Amazon SageMaker endpoints
Amazon SageMaker is a fully managed service to prepare data and build, train, and deploy machine learning (ML) models for any use case with fully managed infrastructure, tools, and workflows. SageMaker endpoints are used to host ML models for real-time inference use cases. For more information, visit the AWS documentation here.
Info
The current implementation uses JSON to encode the data sent in requests and decode the data received in responses.

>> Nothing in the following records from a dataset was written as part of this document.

**src/rtl/bus_arbiter_pkg.sv**
```systemverilog
// -----------------------------------------------------------------------------
// bus_arbiter_pkg
// Shared definitions for the video/CPU bus: the access FSM state encoding and
// the master index constants. The address decoder and future bus masters
// import this package so they agree on both encodings.
// -----------------------------------------------------------------------------
package bus_arbiter_pkg;

    // Access sequence: every access runs IDLE -> ISSUE -> DONE -> IDLE.
    typedef enum logic [1:0] {
        ST_IDLE  = 2'd0,
        ST_ISSUE = 2'd1,
        ST_DONE  = 2'd2
    } bus_state_t;

    // Master indices: master 0 is the CPU/control port, master 1 the video updater.
    localparam logic MASTER_0 = 1'b0;
    localparam logic MASTER_1 = 1'b1;

    // The index of the master that is not 'm'.
    function automatic logic other_master(input logic m);
        return ~m;
    endfunction

endpackage

```
**src/rtl/bus_arbiter_arb_pick.sv**
```systemverilog
// -----------------------------------------------------------------------------
// arb_pick
// Combinational winner selection for the two-master bus.
//   vsync        : vertical-blank window; decides who wins a plain tie
//   m0_req       : master 0 request
//   m1_req       : master 1 request
//   last_winner  : master that received the most recent grant
//   burst_full   : last_winner has held the bus for MAX_BURST grants in a row
//   grant_valid  : at least one master is requesting
//   winner       : selected master (meaningful only when grant_valid is high)
// -----------------------------------------------------------------------------
module arb_pick
    import bus_arbiter_pkg::*;
(
    input  logic vsync,
    input  logic m0_req,
    input  logic m1_req,
    input  logic last_winner,
    input  logic burst_full,
    output logic grant_valid,
    output logic winner
);

    // NOTE: every output of an always_comb block gets a default at the top;
    // a path that leaves one unassigned would infer a latch.
    always_comb begin
        grant_valid = m0_req | m1_req;
        winner      = MASTER_0;
        if (m0_req && !m1_req) begin
            winner = MASTER_0;
        end else if (m1_req && !m0_req) begin
            winner = MASTER_1;
        end else if (m0_req && m1_req) begin
            // A master that has held the bus for a full burst yields to the
            // waiting one, whatever the blanking priority says.
            if (burst_full) begin
                winner = other_master(last_winner);
            end else begin
                winner = vsync ? MASTER_1 : MASTER_0;
            end
        end
    end

endmodule

```
**src/rtl/bus_arbiter.sv**
```systemverilog
// -----------------------------------------------------------------------------
// bus_arbiter
// Two-master arbiter for the shared video/CPU bus. Each access takes three
// cycles (IDLE -> ISSUE -> DONE); the winner's address, write data and
// direction are registered onto the shared bus in ISSUE, read data is
// captured at the end of ISSUE and the winner gets a one-cycle ack in DONE.
// During vertical blank the video updater wins ties, otherwise the CPU does;
// a burst limit of MAX_BURST consecutive grants keeps either side from
// starving the other.
//   clk                 : system clock, rising edge
//   reset               : asynchronous reset, active low
//   vsync               : vertical-blank window
//   m0_* / m1_*         : per-master req, addr, wdata, rw (1 = write),
//                         ack (single-cycle pulse) and rdata (held until
//                         the next ack)
//   addr / data / rw    : shared bus address, write data, direction
//   din                 : shared bus read data from the decoder mux
// -----------------------------------------------------------------------------
module bus_arbiter
    import bus_arbiter_pkg::*;
#(
    parameter int unsigned MAX_BURST = 4
) (
    input  logic        clk,
    input  logic        reset,
    input  logic        vsync,
    input  logic        m0_req,
    input  logic [15:0] m0_addr,
    input  logic [7:0]  m0_wdata,
    input  logic        m0_rw,
    output logic        m0_ack,
    output logic [7:0]  m0_rdata,
    input  logic        m1_req,
    input  logic [15:0] m1_addr,
    input  logic [7:0]  m1_wdata,
    input  logic        m1_rw,
    output logic        m1_ack,
    output logic [7:0]  m1_rdata,
    output logic [15:0] addr,
    output logic [7:0]  data,
    output logic        rw,
    input  logic [7:0]  din
);

    localparam int CNT_W = $clog2(MAX_BURST + 1);
    localparam logic [CNT_W-1:0] BURST_LIMIT = CNT_W'(MAX_BURST);

    bus_state_t       state;
    bus_state_t       next_state;
    logic             load_bus;     // IDLE grant: register the winner's request
    logic             finish;       // ISSUE->DONE: capture din, raise ack
    logic             last_winner;  // also the owner of the access in flight
    logic [CNT_W-1:0] burst_cnt;
    logic             burst_full;
    logic             grant_valid;
    logic             winner;

    assign burst_full = (burst_cnt == BURST_LIMIT);

    arb_pick u_arb_pick (
        .vsync       (vsync),
        .m0_req      (m0_req),
        .m1_req      (m1_req),
        .last_winner (last_winner),
        .burst_full  (burst_full),
        .grant_valid (grant_valid),
        .winner      (winner)
    );

    // NOTE: clocked state uses non-blocking assignments only, so every
    // register samples the pre-edge values of the others.
    always_ff @(posedge clk or negedge reset) begin
        if (!reset) begin
            state <= ST_IDLE;
        end else begin
            state <= next_state;
        end
    end

    // Requests are looked at only in IDLE; DONE is a fixed turnaround cycle.
    always_comb begin
        next_state = state;
        load_bus   = 1'b0;
        finish     = 1'b0;
        unique case (state)
            ST_IDLE: begin
                if (grant_valid) begin
                    load_bus   = 1'b1;
                    next_state = ST_ISSUE;
                end
            end
            ST_ISSUE: begin
                finish     = 1'b1;
                next_state = ST_DONE;
            end
            ST_DONE: begin
                next_state = ST_IDLE;
            end
            default: begin
                next_state = ST_IDLE;
            end
        endcase
    end

    // Registered bus, acks, read data and burst tracking.
    always_ff @(posedge clk or negedge reset) begin
        if (!reset) begin
            addr        <= 16'h0000;
            data        <= 8'h00;
            rw          <= 1'b0;
            m0_ack      <= 1'b0;
            m1_ack      <= 1'b0;
            m0_rdata    <= 8'h00;
            m1_rdata    <= 8'h00;
            burst_cnt   <= '0;
            last_winner <= MASTER_0;
        end else begin
            // Acks are single-cycle: high only in the cycle after 'finish'.
            m0_ack <= 1'b0;
            m1_ack <= 1'b0;

            if (load_bus) begin
                if (winner == MASTER_1) begin
                    addr <= m1_addr;
                    data <= m1_wdata;
                    rw   <= m1_rw;
                end else begin
                    addr <= m0_addr;
                    data <= m0_wdata;
                    rw   <= m0_rw;
                end
                last_winner <= winner;
                if (winner != last_winner) begin
                    burst_cnt <= CNT_W'(1);
                end else if (!burst_full) begin
                    burst_cnt <= burst_cnt + CNT_W'(1);
                end
            end

            if (finish) begin
                // The bus is parked at zero through DONE.
                addr <= 16'h0000;
                data <= 8'h00;
                rw   <= 1'b0;
                if (last_winner == MASTER_1) begin
                    m1_ack   <= 1'b1;
                    m1_rdata <= din;
                end else begin
                    m0_ack   <= 1'b1;
                    m0_rdata <= din;
                end
            end
        end
    end

endmodule

```
==> src/rtl/instr_fetch_unit_pkg.sv <==
// Shared fetch-unit definitions: opcode map, NOP encoding, fetch FSM states.
package instr_fetch_unit_pkg;

  localparam logic [6:0] R_TYPE = 7'b0110011;
  localparam logic [6:0] I_TYPE = 7'b0010011;
  localparam logic [6:0] LOAD   = 7'b0000011;
  localparam logic [6:0] STORE  = 7'b0100011;
  localparam logic [6:0] BRANCH = 7'b1100011;
  localparam logic [6:0] JAL    = 7'b1101111;
  localparam logic [6:0] JALR   = 7'b1100111;
  localparam logic [6:0] LUI    = 7'b0110111;
  localparam logic [6:0] AUIPC  = 7'b0010111;

  localparam logic [31:0] NOP_INSTR = 32'h0000_0013;

  typedef enum logic [1:0] {
    S_IDLE = 2'd0,
    S_REQ  = 2'd1,
    S_WAIT = 2'd2,
    S_HOLD = 2'd3
  } fetch_state_e;

  function automatic logic low_bits_set(input logic [1:0] lo);
    return lo != 2'b00;
  endfunction

endpackage
**src/rtl/barrel_shift_arb_pkg.sv**
```systemverilog
`default_nettype none
// ============================================================================
// Module      : barrel_shift_arb_pkg
// Description : Shared types for the barrel-shift arbiter. Holds the response
//               register state encoding and the packed request record
//               (data, amount, dir) sized by the package default width.
// Revision    : 1.0 - initial release
// ============================================================================
package barrel_shift_arb_pkg;

  localparam int C_SHIFT_REQ_N  = 8;
  localparam int C_SHIFT_REQ_AW = $clog2(C_SHIFT_REQ_N);

  typedef enum logic {ST_EMPTY, ST_FULL} arb_state_t;

  typedef struct packed {
    logic [C_SHIFT_REQ_N-1:0]  data;
    logic [C_SHIFT_REQ_AW-1:0] amount;
    logic                      dir;
  } shift_req_t;

endpackage
`default_nettype wire

```
**src/rtl/parameterized_barrel_shifter.sv**
```systemverilog
`default_nettype none
// ============================================================================
// Module      : parameterized_barrel_shifter
// Description : Combinational logarithmic rotator. dir=0 rotates right,
//               dir=1 rotates left, by amount (0..N-1) positions.
// Ports       : data   [N]          operand
//               amount [$clog2(N)]  rotate distance
//               dir    1            0 = right, 1 = left
//               result [N]          rotated operand
// Revision    : 1.0 - initial release
// ============================================================================
module parameterized_barrel_shifter #(
  parameter int N = 8
) (
  input  logic [N-1:0]         data,
  input  logic [$clog2(N)-1:0] amount,
  input  logic                 dir,
  output logic [N-1:0]         result
);

  localparam int C_LOG_N = $clog2(N);

  logic [N-1:0] w_stage [0:C_LOG_N];

  assign w_stage[0] = data;

  // Stage s rotates by 2**s when amount bit s is set.
  for (genvar s = 0; s < C_LOG_N; s++) begin : g_stage
    localparam int C_SH = 1 << s;
    logic [N-1:0] w_rot_r;
    logic [N-1:0] w_rot_l;
    assign w_rot_r = {w_stage[s][C_SH-1:0], w_stage[s][N-1:C_SH]};
    assign w_rot_l = {w_stage[s][N-C_SH-1:0], w_stage[s][N-1:N-C_SH]};
    assign w_stage[s+1] = amount[s] ? (dir ? w_rot_l : w_rot_r) : w_stage[s];
  end

  assign result = w_stage[C_LOG_N];

endmodule
`default_nettype wire

```
**src/rtl/barrel_shift_arbiter.sv**
```systemverilog
`default_nettype none
// ============================================================================
// Module      : barrel_shift_arbiter
// Description : Shares one barrel shifter between NUM_REQ requesters. A
//               round-robin arbiter picks one valid request per cycle when
//               the single-entry response register can take it; the result
//               is registered and tagged with the requester index.
// Ports       : clk, rst (sync, active high)
//               req_valid_i/req_ready_o [NUM_REQ]  request handshake
//               req_data_i [NUM_REQ][N], req_amount_i [NUM_REQ][$clog2(N)],
//               req_dir_i [NUM_REQ]                 request operands
//               rsp_valid_o/rsp_ready_i             response handshake
//               rsp_data_o [N], rsp_id_o [ID_W]     response payload
// Config      : BARREL_SHIFT_ARB_FIXED_PRIO_EN - lowest index always wins,
//               no round-robin pointer is built.
// Revision    : 1.0 - initial release
// ============================================================================
module barrel_shift_arbiter
  import barrel_shift_arb_pkg::*;
#(
  parameter  int N       = 8,
  parameter  int NUM_REQ = 2,
  localparam int ID_W    = $clog2(NUM_REQ),
  localparam int AMT_W   = $clog2(N)
) (
  input  logic                           clk,
  input  logic                           rst,
  input  logic [NUM_REQ-1:0]             req_valid_i,
  output logic [NUM_REQ-1:0]             req_ready_o,
  input  logic [NUM_REQ-1:0][N-1:0]      req_data_i,
  input  logic [NUM_REQ-1:0][AMT_W-1:0]  req_amount_i,
  input  logic [NUM_REQ-1:0]             req_dir_i,
  output logic                           rsp_valid_o,
  input  logic                           rsp_ready_i,
  output logic [N-1:0]                   rsp_data_o,
  output logic [ID_W-1:0]                rsp_id_o
);

  arb_state_t      r_state;
  arb_state_t      w_state_nxt;
  logic            w_can_accept;
  logic            w_found;
  logic            w_accept;
  logic [ID_W-1:0] w_winner;
  logic [N-1:0]    w_shift_res;
  logic [N-1:0]    r_rsp_data;
  logic [ID_W-1:0] r_rsp_id;

`ifdef BARREL_SHIFT_ARB_FIXED_PRIO_EN
  // Scan downward so the lowest asserted index is the last one written.
  always_comb begin
    w_found  = 1'b0;
    w_winner = '0;
    for (int i = NUM_REQ - 1; i >= 0; i--) begin
      if (req_valid_i[i]) begin
        w_found  = 1'b1;
        w_winner = ID_W'(i);
      end
    end
  end
`else
  localparam logic [ID_W-1:0] C_LAST_ID = ID_W'(NUM_REQ - 1);
  localparam logic [ID_W:0]   C_NUM_REQ = (ID_W + 1)'(NUM_REQ);

  logic [ID_W-1:0]       r_rr_ptr;
  logic [2*NUM_REQ-1:0]  w_valid_dbl;
  logic [NUM_REQ-1:0]    w_valid_rot;
  logic [ID_W-1:0]       w_offset;
  logic [ID_W:0]         w_sum;

  // Rotate the request vector so bit 0 is the requester at rr_ptr; the
  // first set bit then gives the distance from the pointer to the winner.
  assign w_valid_dbl = {req_valid_i, req_valid_i} >> r_rr_ptr;
  assign w_valid_rot = w_valid_dbl[NUM_REQ-1:0];

  always_comb begin
    w_found  = 1'b0;
    w_offset = '0;
    for (int k = NUM_REQ - 1; k >= 0; k--) begin
      if (w_valid_rot[k]) begin
        w_found  = 1'b1;
        w_offset = ID_W'(k);
      end
    end
  end

  // Pointer + offset modulo NUM_REQ (NUM_REQ need not be a power of two).
  assign w_sum    = {1'b0, r_rr_ptr} + {1'b0, w_offset};
  assign w_winner = (w_sum >= C_NUM_REQ) ? ID_W'(w_sum - C_NUM_REQ) : w_sum[ID_W-1:0];

  always_ff @(posedge clk) begin
    if (rst) begin
      r_rr_ptr <= '0;
    end else if (w_accept) begin
      r_rr_ptr <= (w_winner == C_LAST_ID) ? '0 : w_winner + 1'b1;
    end
  end
`endif

  assign w_can_accept = (r_state == ST_EMPTY) || rsp_ready_i;
  assign w_accept     = w_found && w_can_accept && !rst;

  always_comb begin
    req_ready_o = '0;
    if (w_accept) begin
      req_ready_o[w_winner] = 1'b1;
    end
  end

  parameterized_barrel_shifter #(.N(N)) u_shifter (
    .data   (req_data_i[w_winner]),
    .amount (req_amount_i[w_winner]),
    .dir    (req_dir_i[w_winner]),
    .result (w_shift_res)
  );

  always_ff @(posedge clk) begin
    if (rst) begin
      r_state <= ST_EMPTY;
    end else begin
      r_state <= w_state_nxt;
    end
  end

  // An accept always refills the register, even while it is being drained.
  always_comb begin
    w_state_nxt = r_state;
    case (r_state)
      ST_EMPTY: if (w_accept) w_state_nxt = ST_FULL;
      ST_FULL: begin
        if (w_accept) begin
          w_state_nxt = ST_FULL;
        end else if (rsp_ready_i) begin
          w_state_nxt = ST_EMPTY;
        end
      end
      default: w_state_nxt = ST_EMPTY;
    endcase
  end

  always_ff @(posedge clk) begin
    if (rst) begin
      r_rsp_data <= '0;
      r_rsp_id   <= '0;
    end else if (w_accept) begin
      r_rsp_data <= w_shift_res;
      r_rsp_id   <= w_winner;
    end
  end

  assign rsp_valid_o = (r_state == ST_FULL);
  assign rsp_data_o  = r_rsp_data;
  assign rsp_id_o    = r_rsp_id;

endmodule
`default_nettype wire

```
==> src/rtl/clk_div_pkg.sv <==
// Shared types and defaults for the multi-channel programmable clock/strobe divider.
package clk_div_pkg;

  typedef enum logic {MODE_SQUARE = 1'b0, MODE_STROBE = 1'b1} div_mode_t;

  localparam int CNT_W_DEF = 16;
  localparam logic [15:0] DEFAULT_DIV_DEF = 16'd49;

  // Channel-select width; a single channel still needs a one-bit select port.
  function automatic int sel_width(input int n);
    return (n > 1) ? $clog2(n) : 1;
  endfunction

endpackage

==> src/rtl/div_chan.sv <==
// One divider channel: counter, double-buffered divisor and registered
// square-clock / tick-strobe outputs.
module div_chan
  import clk_div_pkg::*;
#(
  parameter int CNT_W = CNT_W_DEF,
  parameter logic [CNT_W-1:0] DEFAULT_DIV = CNT_W'(DEFAULT_DIV_DEF)
) (
  input  logic             clk_in,
  input  logic             rst,
  input  logic             en,
  input  logic             mode,
  input  logic             sync,
  input  logic             wr,
  input  logic [CNT_W-1:0] wdata,
  output logic             clk_out,
  output logic             tick,
  output logic             pending
);

  logic [CNT_W-1:0] cnt;
  logic [CNT_W-1:0] active_div;
  logic [CNT_W-1:0] shadow;
  logic             wrap;
  div_mode_t        cur_mode;

  assign cur_mode = div_mode_t'(mode);
  assign wrap     = en && (cnt == active_div);

  // Divisor only changes at a wrap or while disabled, so cnt never passes active_div.
  always_ff @(posedge clk_in) begin
    if (!rst) begin
      cnt        <= '0;
      active_div <= DEFAULT_DIV;
      shadow     <= '0;
      pending    <= 1'b0;
      clk_out    <= 1'b0;
      tick       <= 1'b0;
    end else if (sync) begin
      cnt     <= '0;
      clk_out <= 1'b0;
      tick    <= 1'b0;
      if (wr) begin
        shadow  <= wdata;
        pending <= 1'b1;
      end
    end else if (!en) begin
      cnt     <= '0;
      clk_out <= 1'b0;
      tick    <= 1'b0;
      if (wr) begin
        active_div <= wdata;
        shadow     <= wdata;
        pending    <= 1'b0;
      end else if (pending) begin
        active_div <= shadow;
        pending    <= 1'b0;
      end
    end else begin
      cnt <= wrap ? '0 : cnt + CNT_W'(1);
      if (wrap) begin
        if (wr) begin
          active_div <= wdata;
          shadow     <= wdata;
          pending    <= 1'b0;
        end else if (pending) begin
          active_div <= shadow;
          pending    <= 1'b0;
        end
      end else if (wr) begin
        shadow  <= wdata;
        pending <= 1'b1;
      end
      if (cur_mode == MODE_STROBE) begin
        tick    <= wrap;
        clk_out <= 1'b0;
      end else begin
        tick    <= 1'b0;
        clk_out <= clk_out ^ wrap;
      end
    end
  end

endmodule

==> src/rtl/clk_div_multi.sv <==
// Multi-channel programmable divider: one div_chan per channel plus the
// divisor-write address decode.
module clk_div_multi
  import clk_div_pkg::*;
#(
  parameter int N_CH = 2,
  parameter int CNT_W = CNT_W_DEF,
  parameter logic [CNT_W-1:0] DEFAULT_DIV = CNT_W'(DEFAULT_DIV_DEF),
  localparam int SEL_W = sel_width(N_CH)
) (
  input  logic             clk_in,
  input  logic             rst,
  input  logic [N_CH-1:0]  en,
  input  logic [N_CH-1:0]  mode,
  input  logic             sync,
  input  logic             div_wr,
  input  logic [SEL_W-1:0] div_sel,
  input  logic [CNT_W-1:0] div_wdata,
  output logic [N_CH-1:0]  clk_out,
  output logic [N_CH-1:0]  tick,
  output logic [N_CH-1:0]  pending
);

  // Out-of-range selects match no channel and are silently dropped.
  for (genvar i = 0; i < N_CH; i++) begin : g_chan
    logic wr_ch;

    assign wr_ch = div_wr && (div_sel == SEL_W'(i));

    div_chan #(
      .CNT_W       (CNT_W),
      .DEFAULT_DIV (DEFAULT_DIV)
    ) u_chan (
      .clk_in  (clk_in),
      .rst     (rst),
      .en      (en[i]),
      .mode    (mode[i]),
      .sync    (sync),
      .wr      (wr_ch),
      .wdata   (div_wdata),
      .clk_out (clk_out[i]),
      .tick    (tick[i]),
      .pending (pending[i])
    );
  end

endmodule

==> config.mk <==
export PLATFORM = sky130hd
export DESIGN_NAME = clk_div_multi
export DESIGN_NICKNAME = d
export VERILOG_FILES = /design/src/rtl/clk_div_pkg.sv /design/src/rtl/div_chan.sv /design/src/rtl/clk_div_multi.sv
export SDC_FILE = /design/constraint.sdc
export NUM_CORES = 1
export LEC_CHECK = 0
export CAP_MARGIN = 20
export CORE_MARGIN = 4
export CORE_UTILIZATION = 24
export DETAILED_ROUTE_END_ITERATION = 16
export SYNTH_ARGS = -nofsm -noshare
export SYNTH_HDL_FRONTEND = slang
export SYNTH_SLANG_ARGS = --single-unit
==> constraint.sdc <==
create_clock -name clk_in -period 3.66 [get_ports clk_in]
set_input_delay 0.549 -clock clk_in [delete_from_list [all_inputs] [get_ports clk_in]]
set_output_delay 0.549 -clock clk_in [all_outputs]
set_load 0.01 [all_outputs]
==> metrics.txt <==
Synth cell types=36; Reg2Reg Depth=5; pin count of the biggest net entering global routing=67; worst-margin pin slew=about 950 ps; Max-Cap Viols=0; Syn Inst Count=460; Routed wire per std cell=roughly 13 microns; post-route ant nets=0; via count=between 3000 and 4000; RSZ-0062 raised after global routing=false; Core Area=0.0180 sq mm; Min-Delay Path Class=reg -> reg; CP max stage delay=930 ps; leading cell type in the layout, fill and taps excluded=dfxtp_1; initial core utilization=roughly 24%; die height=144 microns; cell count after placement=692; fin area=0.00514 sq mm; placed wire-length estimate=6.78 mm; Critical Path, Cell by Cell=xnor2_1, nand4_2, o41ai_4, nand2_2, a31o_2; commonest non-fill, non-tap cells in the layout=102 x dfxtp_1, 49 x xnor2_1, 39 x nor2_1; crit path DAT=between 2000 and 3000 ps; cts bufs inserted=9; area of the multi-input gates=between 0.002 and 0.0025 sq mm; worst hold margin=around 470 ps; WP buf/inv=0; root buffer selected by CTS=clkbuf_16; clock tree buffer depth=2; FILL cells=~1900; CTS tree=built; Area after DPL=between 0.004 and 0.005 sq mm; Residual DRC=0; crit path max-delay cell type=o41ai_4; total track usage=about a tenth; total grt overflow=0; DR pass1 iterations=5; hold depth=2; Critical Path RT=~3900 ps; Post-CTS Setup Inserts=0; syn_nets=487; vias in the first global route=just over 3000; Critical Path End Type=register; register area share after synthesis=between 40% and 50%; # clock sinks=slightly above 100; initial antenna violation count=1; Post-Route Setup TNS=0 ps; Final Routed Wirelength=just over 9 mm; Max VDD drop=roughly 230 uV; crit path max fanout=21; final RePlAce weighted congestion=0.763; Setup crit start kind=register; post-synth top area cell=dfxtp_1; fin crit period=about 2600 ps; Fin. Hold Viols=0; die width=between 100 and 150 microns; Final nets=~500; Layout Skew=roughly 6.0 ps; Slew HR=36.6%; Yosys top cell area share=between 40 and 50%; first-pass GRT wire length=between 15 and 20 mm; PD cells=between 400 and 500 mW/mm^2; vias per cell=4.42; leading post-synthesis cells by cell area=dfxtp_1 46%, xnor2_1 9.7%, and3_1 5.3%; Layout Area Growth over Synthesis=16.6%; synthesis-stage register bit count=102; Register Area=0.00204 sq mm; clk_lat worst skew=around 350 ps; cell family with most CP delay=compound AO/OA/AOI/OAI gates; initial DRC count=roughly 130; row count=49; fin crit share=a little over two thirds; I/O Buffers=30; Mapped Avg Cell Area=9.58 sq um; CTS Hold Bufs=0; CTS H-tree depth=3; final cell count without fillers=between 700 and 800; # setup viols final=0; status=complete, no violations; clk slew on worst S/H paths=70 ps; mapped cell area=roughly 0.0044 sq mm; fmax=approximately 0.39 GHz; yosys warns=0; Total Die Area=around 0.021 sq mm; Crit Path Class=reg -> reg; Leakage=1.84 nW; Top Ports=31; layout cell share with drive strength beyond 1=between 10 and 15%; Slew Limit Fails=0; CP Depth=5; fin util=28.5%; post_cts resized=0
-- report_power, final --
part | leakage (nW) | internal, mW | switching (mW)
logic | 0.864 | 0.0689 | 0.0820
clock network | 0.147 | 0.506 | 0.426
registers | 0.827 | 1.14 | 0.0119
total | 1.84 | 1.71 | 0.520
-- layout make-up --
| type | instances | area share (%) |
|---|---|---|
| inverters | 7 | 0.511 |
| flip-flops and latches | 102 | 39.7 |
| clock inverters | 5 | 0.779 |
| diodes | 1 | 0.0487 |
| multi-input cells | 319 | 41.9 |
| well taps | 229 | 5.58 |
| repair buffers | 35 | 6.48 |
| clock buffers | 11 | 4.92 |
-- cell usage after synthesis, drive strengths merged --
master	n
xnor2	49
or3	2
buf	13
ha	2
mux2i	19
and4bb	1
a21oi	10
o21ai	8
inv	7
dfxtp	102
nand2b	1
xor2	12
and4	2
nor3	6
a31o	26
nor4	3
nor2b	21
a21boi	13
and3	38
o41ai	2
nor2	39
clkbuf	19
or2	2
nand4	13
nand2	26
nand3	24
-- worst paths after layout --
| check | startpoint | endpoint | slack, ps |
|---|---|---|---|
| max | g_chan[0].u_chan.cnt[7] | g_chan[0].u_chan.active_div[13] | 1080 |
| min | g_chan[1].u_chan.shadow[10] | g_chan[1].u_chan.shadow[10] | 470 |
| max reg2reg | g_chan[0].u_chan.cnt[7] | g_chan[0].u_chan.active_div[13] | 1080 |
| min reg2reg | g_chan[1].u_chan.shadow[10] | g_chan[1].u_chan.shadow[10] | 470 |
-- layer usage --
metal / vias to the layer above / share of wire (%) / GRT usage [%]
li1: 1612 / - / -
met1: 1477 / 47 / 11.7
met2: 37 / 49 / 15.4
met3: 11 / 3.1 / 3.53
met4: 0 / 1.2 / 1.78
met5: - / 0 / 0
-- kinds of logic (layout without fill, tap and decap cells) --
kind of cell / Yosys count / count (layout) / synth area share [%]
AO/OA/AOI/OAI: 59 / 59 / 10.4
XOR/XNOR: 61 / 61 / 12.1
adder cells (fa/ha/maj): 2 / 2 / 0.568
buffers and inverters: 39 / 58 / 4.83
flip-flops: 102 / 102 / 46.3
multiplexers: 19 / 19 / 4.32
other: 0 / 1 / 0
AND/OR/NAND/NOR: 178 / 178 / 21.4
-- worst register-to-register path, stage by stage, from the launching register on --
cell and delay [ps]:
dfxtp_1 430, xnor2_1 180, nand4_2 200, o41ai_4 930, nand2_2 380, a31o_2 360
-- stage by stage --
step	total power [mW]	setup slack [ps]
6_report	2.23	1080
5_1_grt	2.32	881
4_1_cts	2.25	1070
3_5_place_dp	1.33	844
3_3_place_gp	1.32	915
2_1_floorplan	1.27	1930
-- state kept, by name, indices dropped and copies added (netlist names) --
signal and flops:
g_chan.u_chan.shadow 32, g_chan.u_chan.cnt 32, g_chan.u_chan.active_div 32, g_chan.u_chan.tick 2, g_chan.u_chan.pending 2, g_chan.u_chan.clk_out 2
No activity file was read; power rests on OpenSTA's default activity.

Please ensure that your SageMaker endpoint can handle requests and responses with the Content-Type and Accept headers
set to application/json
before proceeding.
Prerequisites
The principal must have the following permissions:
Configurations
target:
type: sagemaker-endpoint
endpoint_name: my-endpoint-name
request_body:
input_text: None
temperature: 0.1
input_path: $.input_text
output_path: $.[0].generated_text
custom_attributes: my-attributes
target_model: my-model
target_variant: my-variant
target_container_hostname: my-hostname
inference_component_name: my-component-name
endpoint_name
(string)
The name of the Amazon SageMaker endpoint.
request_body
(map)
The data that is sent to the endpoint, which includes a placeholder for the prompt. During a run, the placeholder will be replaced by a prompt generated by the Evaluator. For example:
request_body:
input_text: None # prompt
temperature: 0.1
input_path
(string)
A JSONPath expression to match the field for the input prompt in the request body. For the request_body
below:
request_body:
input_text: None # prompt
temperature: 0.1
The input_path
would be $.input_text
.
output_path
(string)
A JSONPath expression to match the generated text in the response body. For example, if the endpoint returns the following:
[{ "generated_text": "Hello!" }]
The output_path
would be $.[0].generated_text
.
custom_attributes
(string; optional)
Provides additional information about a request for an inference submitted to a model hosted at an Amazon SageMaker endpoint.
target_model
(string; optional)
The model to request for inference when invoking a multi-model endpoint.
target_variant
(string; optional)
The production variant to send the inference request to when invoking an endpoint that is running two or more variants.
target_container_hostname
(string; optional)
The hostname of the container to invoke if the endpoint hosts multiple containers and is configured to use direct invocation.
inference_component_name
(string; optional)
The name of the inference component to invoke if the endpoint hosts one or more inference components.